Sayadaw U Ottama ( ; , Uttama; 28 December 1879 – 9 September 1939) was a Theravada Buddhist monk, author, and a leader of the Burmese independence movement during British colonial rule. The ethnic Rakhine (Arakanese) monk was imprisoned several times by the British colonial government for his anti-colonialist political activities.

Biography

Early life
He was born Paw Tun Aung, son of U Mra and Daw Aung Kwa Pyu, in Rupa, Sittwe District, in western Burma on 28 December 1879. Paw Tun Aung assumed the religious name Ottama when he entered the Buddhist monkhood.

Education
Ashin Ottama studied in Calcutta for three years. He then travelled around India, and to France and Egypt.
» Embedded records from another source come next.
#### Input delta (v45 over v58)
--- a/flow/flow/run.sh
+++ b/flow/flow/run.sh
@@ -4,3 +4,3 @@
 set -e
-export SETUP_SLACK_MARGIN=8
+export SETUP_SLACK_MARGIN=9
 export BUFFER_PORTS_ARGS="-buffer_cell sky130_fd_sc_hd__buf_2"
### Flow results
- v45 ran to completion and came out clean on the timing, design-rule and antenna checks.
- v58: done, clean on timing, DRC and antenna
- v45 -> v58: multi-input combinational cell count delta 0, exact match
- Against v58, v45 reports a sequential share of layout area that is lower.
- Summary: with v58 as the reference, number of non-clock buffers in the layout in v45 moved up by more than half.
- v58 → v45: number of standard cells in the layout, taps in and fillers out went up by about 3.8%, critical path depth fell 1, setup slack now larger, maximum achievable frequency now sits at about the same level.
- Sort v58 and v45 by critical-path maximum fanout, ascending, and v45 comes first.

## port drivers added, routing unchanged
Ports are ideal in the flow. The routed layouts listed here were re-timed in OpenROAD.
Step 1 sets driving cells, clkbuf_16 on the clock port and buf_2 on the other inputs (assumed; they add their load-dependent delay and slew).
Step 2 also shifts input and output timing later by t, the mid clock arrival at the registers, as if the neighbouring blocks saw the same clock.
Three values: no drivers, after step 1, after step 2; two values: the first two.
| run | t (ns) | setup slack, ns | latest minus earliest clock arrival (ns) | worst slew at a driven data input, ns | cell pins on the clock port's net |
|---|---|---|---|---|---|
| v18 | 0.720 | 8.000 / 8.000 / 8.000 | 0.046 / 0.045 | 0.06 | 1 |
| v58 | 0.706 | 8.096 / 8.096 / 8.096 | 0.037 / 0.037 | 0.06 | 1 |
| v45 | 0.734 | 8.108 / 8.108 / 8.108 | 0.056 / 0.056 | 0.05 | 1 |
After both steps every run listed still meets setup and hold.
This design comes from an exercise in tuning for small area on the open sky130 flow, not from production work. The RTL was checked by simulation tests, not by an equivalence proof against the original design. Power figures rest on the tool's default switching activity, not on a simulated workload.

**design.v**
```verilog
package lrupr_pkg;
  localparam int FRAMES    = 8;
  localparam int PAGE_BITS = 16;
  localparam int CFG_W     = 4;
  localparam int IDX_W     = (FRAMES > 1) ? $clog2(FRAMES) : 1;
  localparam int RANK_W    = IDX_W;
  localparam int CNT_W     = $clog2(FRAMES + 1);
  localparam int NUM_W     = (CNT_W > CFG_W) ? CNT_W : CFG_W;
  typedef logic [PAGE_BITS-1:0] page_t;
  typedef logic [IDX_W-1:0]     idx_t;
  typedef logic [RANK_W-1:0]    rank_t;
  typedef logic [NUM_W-1:0]     num_t;
  typedef struct packed {
    logic  hit;
    idx_t  hit_idx;
    rank_t hit_rank;
    logic  empty;
    idx_t  empty_idx;
    idx_t  best_idx;
    rank_t best_rank;
    page_t best_page;
  } scan_rec_t;
  typedef struct packed {
    logic  en;
    idx_t  slot;
    rank_t limit;
    logic  lim_all;
    logic  write;
    page_t page;
  } upd_t;
endpackage
module lrupr_cell (
  input  logic                  clk,
  input  logic                  rst_n,
  input  lrupr_pkg::idx_t       cell_idx,
  input  lrupr_pkg::num_t       n_active,
  input  lrupr_pkg::page_t      cmp_page,
  input  logic                  clear,
  input  lrupr_pkg::upd_t       upd,
  input  lrupr_pkg::scan_rec_t  rec_i,
  output lrupr_pkg::scan_rec_t  rec_o
);
  lrupr_pkg::page_t     page_r;
  logic                 valid_r;
  lrupr_pkg::rank_t     rank_r;
  lrupr_pkg::scan_rec_t rec_nxt;
  logic                 active;
  assign active = (lrupr_pkg::NUM_W'(cell_idx) < n_active);
  always_comb begin
    rec_nxt = rec_i;
    if (!rec_i.hit && active && valid_r && (page_r == cmp_page)) begin
      rec_nxt.hit      = 1'b1;
      rec_nxt.hit_idx  = cell_idx;
      rec_nxt.hit_rank = rank_r;
    end
    if (!rec_i.empty && active && !valid_r) begin
      rec_nxt.empty     = 1'b1;
      rec_nxt.empty_idx = cell_idx;
    end
    if (active && ((cell_idx == '0) || (rank_r > rec_i.best_rank))) begin
      rec_nxt.best_idx  = cell_idx;
      rec_nxt.best_rank = rank_r;
      rec_nxt.best_page = page_r;
    end
  end
  always_ff @(posedge clk) begin
    rec_o <= rec_nxt;
  end
  always_ff @(posedge clk) begin
    if (upd.en && (upd.slot == cell_idx) && upd.write) begin
      page_r <= upd.page;
    end
  end
  always_ff @(posedge clk) begin
    if (!rst_n || clear) begin
      valid_r <= 1'b0;
      rank_r  <= '0;
    end else if (upd.en) begin
      if (upd.slot == cell_idx) begin
        rank_r <= '0;
        if (upd.write) begin
          valid_r <= 1'b1;
        end
      end else if (valid_r && (upd.lim_all || (rank_r < upd.limit))) begin
        rank_r <= rank_r + 1'b1;
      end
    end
  end
endmodule
module lru_page_replacement_unit (
  input  logic        clk,
  input  logic        rst_n,
  input  logic        cfg_valid,
  output logic        cfg_ready,
  input  logic [3:0]  cfg_data,
  input  logic        in_tvalid,
  output logic        in_tready,
  input  logic [15:0] in_tdata,    
  input  logic        in_tuser,    
  output logic        out_tvalid,
  input  logic        out_tready,
  output logic [55:0] out_tdata    
);
  typedef enum logic [1:0] {S_IDLE, S_SCAN, S_UPD} state_t;
  state_t                 state_r;
  lrupr_pkg::idx_t        cnt_r;
  lrupr_pkg::page_t       page_r;
  logic [31:0]            fault_r;
  logic [lrupr_pkg::CFG_W-1:0] active_r;
  logic                   out_tvalid_r;
  logic                   o_hit_r;
  logic [2:0]             o_slot_r;
  logic                   o_ev_r;
  logic [15:0]            o_ev_page_r;
  logic [31:0]            o_fault_r;
  logic                   in_xfer;
  logic                   clear;
  logic                   upd_go;
  lrupr_pkg::num_t        cfg_ext;
  lrupr_pkg::num_t        n_active;
  lrupr_pkg::upd_t        upd;
  lrupr_pkg::scan_rec_t   rec_init;
  localparam int SCAN_W = 2 + 3 * lrupr_pkg::IDX_W + 2 * lrupr_pkg::RANK_W + lrupr_pkg::PAGE_BITS;
  logic [lrupr_pkg::FRAMES*SCAN_W-1:0] rec;
  lrupr_pkg::scan_rec_t   fin;
  assign cfg_ready = 1'b1;
  always_ff @(posedge clk) begin
    if (!rst_n) begin
      active_r <= lrupr_pkg::CFG_W'(8);
    end else if (cfg_valid) begin
      active_r <= cfg_data;
    end
  end
  assign cfg_ext = lrupr_pkg::NUM_W'(active_r);
  always_comb begin
    priority if (cfg_ext == '0) begin
      n_active = lrupr_pkg::NUM_W'(1);
    end else if (cfg_ext > lrupr_pkg::NUM_W'(lrupr_pkg::FRAMES)) begin
      n_active = lrupr_pkg::NUM_W'(lrupr_pkg::FRAMES);
    end else begin
      n_active = cfg_ext;
    end
  end
  assign in_tready = (state_r == S_IDLE);
  assign in_xfer   = in_tvalid && in_tready;
  assign clear     = in_xfer && in_tuser;
  assign upd_go    = (state_r == S_UPD) && (!out_tvalid_r || out_tready);
  always_comb begin
    rec_init = '0;
  end
  assign fin = rec[(lrupr_pkg::FRAMES-1)*SCAN_W +: SCAN_W];
  always_comb begin
    upd         = '0;
    upd.en      = upd_go;
    upd.page    = page_r;
    priority if (fin.hit) begin
      upd.slot  = fin.hit_idx;
      upd.limit = fin.hit_rank;
    end else if (fin.empty) begin
      upd.slot    = fin.empty_idx;
      upd.lim_all = 1'b1;
      upd.write   = 1'b1;
    end else begin
      upd.slot  = fin.best_idx;
      upd.limit = fin.best_rank;
      upd.write = 1'b1;
    end
  end
  for (genvar k = 0; k < lrupr_pkg::FRAMES; k++) begin : g_cell
    lrupr_pkg::scan_rec_t rec_in;
    if (k == 0) begin : g_first
      assign rec_in = rec_init;
    end else begin : g_next
      assign rec_in = rec[(k-1)*SCAN_W +: SCAN_W];
    end
    lrupr_cell u_cell (
      .clk      (clk),
      .rst_n    (rst_n),
      .cell_idx (lrupr_pkg::IDX_W'(k)),
      .n_active (n_active),
      .cmp_page (page_r),
      .clear    (clear),
      .upd      (upd),
      .rec_i    (rec_in),
      .rec_o    (rec[k*SCAN_W +: SCAN_W])
    );
  end
  always_ff @(posedge clk) begin
    if (!rst_n) begin
      state_r      <= S_IDLE;
      cnt_r        <= '0;
      fault_r      <= '0;
      out_tvalid_r <= 1'b0;
    end else begin
      if (upd_go) begin
        out_tvalid_r <= 1'b1;
      end else if (out_tready) begin
        out_tvalid_r <= 1'b0;
      end
      unique case (state_r)
        S_IDLE: begin
          if (in_xfer) begin
            state_r <= S_SCAN;
            cnt_r   <= '0;
            if (in_tuser) begin
              fault_r <= '0;
            end
          end
        end
        S_SCAN: begin
          if (cnt_r == lrupr_pkg::IDX_W'(lrupr_pkg::FRAMES - 1)) begin
            state_r <= S_UPD;
          end else begin
            cnt_r <= cnt_r + 1'b1;
          end
        end
        S_UPD: begin
          if (upd_go) begin
            state_r <= S_IDLE;
            if (!fin.hit && (fault_r != '1)) begin
              fault_r <= fault_r + 32'd1;
            end
            o_hit_r     <= fin.hit;
            o_slot_r    <= 3'(upd.slot);
            o_ev_r      <= !fin.hit && !fin.empty;
            o_ev_page_r <= (!fin.hit && !fin.empty) ? 16'(fin.best_page) : 16'd0;
            o_fault_r   <= (!fin.hit && (fault_r != '1)) ? fault_r + 32'd1 : fault_r;
          end
        end
        default: begin
          state_r <= S_IDLE;
        end
      endcase
    end
  end
  always_ff @(posedge clk) begin
    if (in_xfer) begin
      page_r <= lrupr_pkg::PAGE_BITS'(in_tdata);
    end
  end
  assign out_tvalid = out_tvalid_r;
  assign out_tdata  = {3'b000, o_fault_r, o_ev_page_r, o_ev_r, o_slot_r, o_hit_r};
endmodule
```
**run.sh**
```bash
#!/bin/bash
# synth_recipe.tcl (not shown) runs the flow's synth.tcl, then flattens the netlist and writes it again
# the make line also repeats each setting of config.mk as NAME=value (left out here)
make -C /OpenROAD-flow-scripts/flow DESIGN_CONFIG=/design/flow/config.mk WORK_HOME=/design/flow/orfs CLKGATE_MAP_FILE= SYNTH_SCRIPT=/design/flow/synth_recipe.tcl finish
```
**config.mk**
```make
export PLATFORM = sky130hd
export DESIGN_NAME = lru_page_replacement_unit
export DESIGN_NICKNAME = lru_page_replacement_unit
export VERILOG_FILES = /design/flow/design.v
export SDC_FILE = /design/flow/constraint.sdc
export NUM_CORES = 4
export LEC_CHECK = 0
export CAP_MARGIN = 20
export CORE_MARGIN = 2
export CORE_UTILIZATION = 40
export SLEW_MARGIN = 20
```
**constraint.sdc**
```tcl
create_clock -name core_clock -period 5.0 [get_ports {clk}]
set_input_delay 1.0000 -clock core_clock [delete_from_list [all_inputs] [get_ports {clk}]]
set_output_delay 1.0000 -clock core_clock [all_outputs]
set_load 0.01 [all_outputs]
```
==> summary.txt <==
registers in the layout (all words and copies together), names as in the netlist, 4 cells and up:
signal	cells
g_cell.u_cell.rec_o	243
g_cell.u_cell.page_r	128
fault_r	32
o_fault_r	32
g_cell.u_cell.rank_r	24
o_ev_page_r	16
page_r	16
g_cell.u_cell.valid_r	8
active_r	4
per-stage QoR:
step	total power, mW	instance area, um^2	hold WS [ns]
final	8.46	23600	0.387
after global routing	8.72	23600	0.396
after CTS	8.56	23600	0.390
after detailed placement	4.64	21900	0.375
after global placement	4.64	21900	0.372
after floorplan	4.56	20200	0.386
path summary, 6_finish.rpt:
path | endpoint | slack (ns) | depth (start not counted)
worst min-delay path | g_cell[0].u_cell.rec_o[11]$_SDFF_PP0_ | 0.39 | 0
worst min register to register | g_cell[0].u_cell.rec_o[11]$_SDFF_PP0_ | 0.39 | 0
worst max-delay path | g_cell[6].u_cell.rank_r[2]$_SDFFE_PP0P_ | 1.37 | 8
worst max register to register | g_cell[6].u_cell.rank_r[2]$_SDFFE_PP0P_ | 1.37 | 8
final cells by class:
cell class / instances / area, um^2 / area share [%]
clock buffer: 76 / 1490 / 6.32
clock inverter: 20 / 251 / 1.06
inverter: 51 / 193 / 0.816
multi-input combinational: 962 / 7470 / 31.6
sequential: 514 / 12300 / 51.9
tap: 672 / 841 / 3.56
timing repair buffer: 121 / 1110 / 4.69
cells in the mapped netlist (5+ instances only):
cell | n | share of area, %
nand3_1 | 47 | 1.2
nor4_1 | 30 | 0.93
o22ai_1 | 5 | 0.15
mux2i_1 | 11 | 0.54
nor3_1 | 24 | 0.59
edfxtp_1 | 197 | 29
xor2_1 | 83 | 3.6
a31o_2 | 5 | 0.22
nor2b_1 | 16 | 0.49
o21a_1 | 14 | 0.52
a21o_1 | 15 | 0.56
or2_2 | 33 | 1.0
o21ai_0 | 33 | 0.82
nand4_1 | 29 | 0.90
xnor2_1 | 76 | 3.3
a21oi_1 | 33 | 0.82
nand2b_1 | 12 | 0.37
clkbuf_1 | 66 | 1.2
o211ai_1 | 10 | 0.37
nand2_1 | 67 | 1.2
and3_1 | 8 | 0.25
o2111ai_1 | 7 | 0.30
ha_1 | 48 | 3.0
and2_1 | 24 | 0.74
a31oi_1 | 13 | 0.40
buf_4 | 8 | 0.30
a311oi_1 | 6 | 0.26
or4_1 | 11 | 0.41
or3_1 | 9 | 0.28
nor2_1 | 53 | 0.98
inv_1 | 51 | 0.95
dfxtp_1 | 317 | 31
buf_2 | 11 | 0.27
o21bai_1 | 6 | 0.22
o31ai_1 | 9 | 0.33
mux2_2 | 153 | 8.5
cells by family after synthesis:
group / share of synthesized area [%]
DFF: 60.6
and+or+nand+nor: 11.0
AOI/OAI and AO/OA: 6.57
muxes: 9.06
xor gates and xnor gates: 6.88
buffers and inverters: 2.86
adders and majority gates: 2.97
other: 0.0371
critical path, stage by stage (launching register included):
cell	delay, ns
dfxtp_1	0.80
nor2_1	0.12
a22oi_1	0.75
ha_1	0.39
a21o_1	0.21
a2111oi_2	0.37
nor2_1	0.12
or3b_2	0.48
o32ai_1	0.28
report_power, final:
group	switching [mW]	total (mW)	internal [mW]
Clock	1.61	3.90	2.29
Sequential	0.0229	4.37	4.35
Combinational	0.108	0.180	0.0718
In January 1907, he went to Japan, where he taught Pali and Sanskrit at the Academy of Buddhist Science in Tokyo. He then travelled to  Korea, Manchuria, Port Arthur, China, Annam, Cambodia, Thailand, Sri Lanka, and India. In Saigon, he met with an exiled former Burmese prince, Myin Kun (who led a rebellion along with Prince Myin Khondaing in 1866 and assassinated the heir to the Burmese Crown, Crown Prince Kanaung).

Anti-colonial and political activities
Upon his return to British Burma, U Ottama started his political activities, toured the country, lecturing for YMBA (Young Men's Buddhist Association), and giving anti-colonial speeches. In 1921, he was arrested for his infamous "Craddock, Get Out!" speech against the Craddock Scheme by Sir Reginald Craddock, then Governor of British Burma. Repeatedly imprisoned on charges of sedition, he carried on. Ottama was one of the first monks to enter the political arena and the first person in British Burma to be imprisoned as a result of making a political speech, followed by a long line of nationalists such as Aung San and U Nu. According to academics; between 1921 and 1927, U Ottama spent more time in prison than outside.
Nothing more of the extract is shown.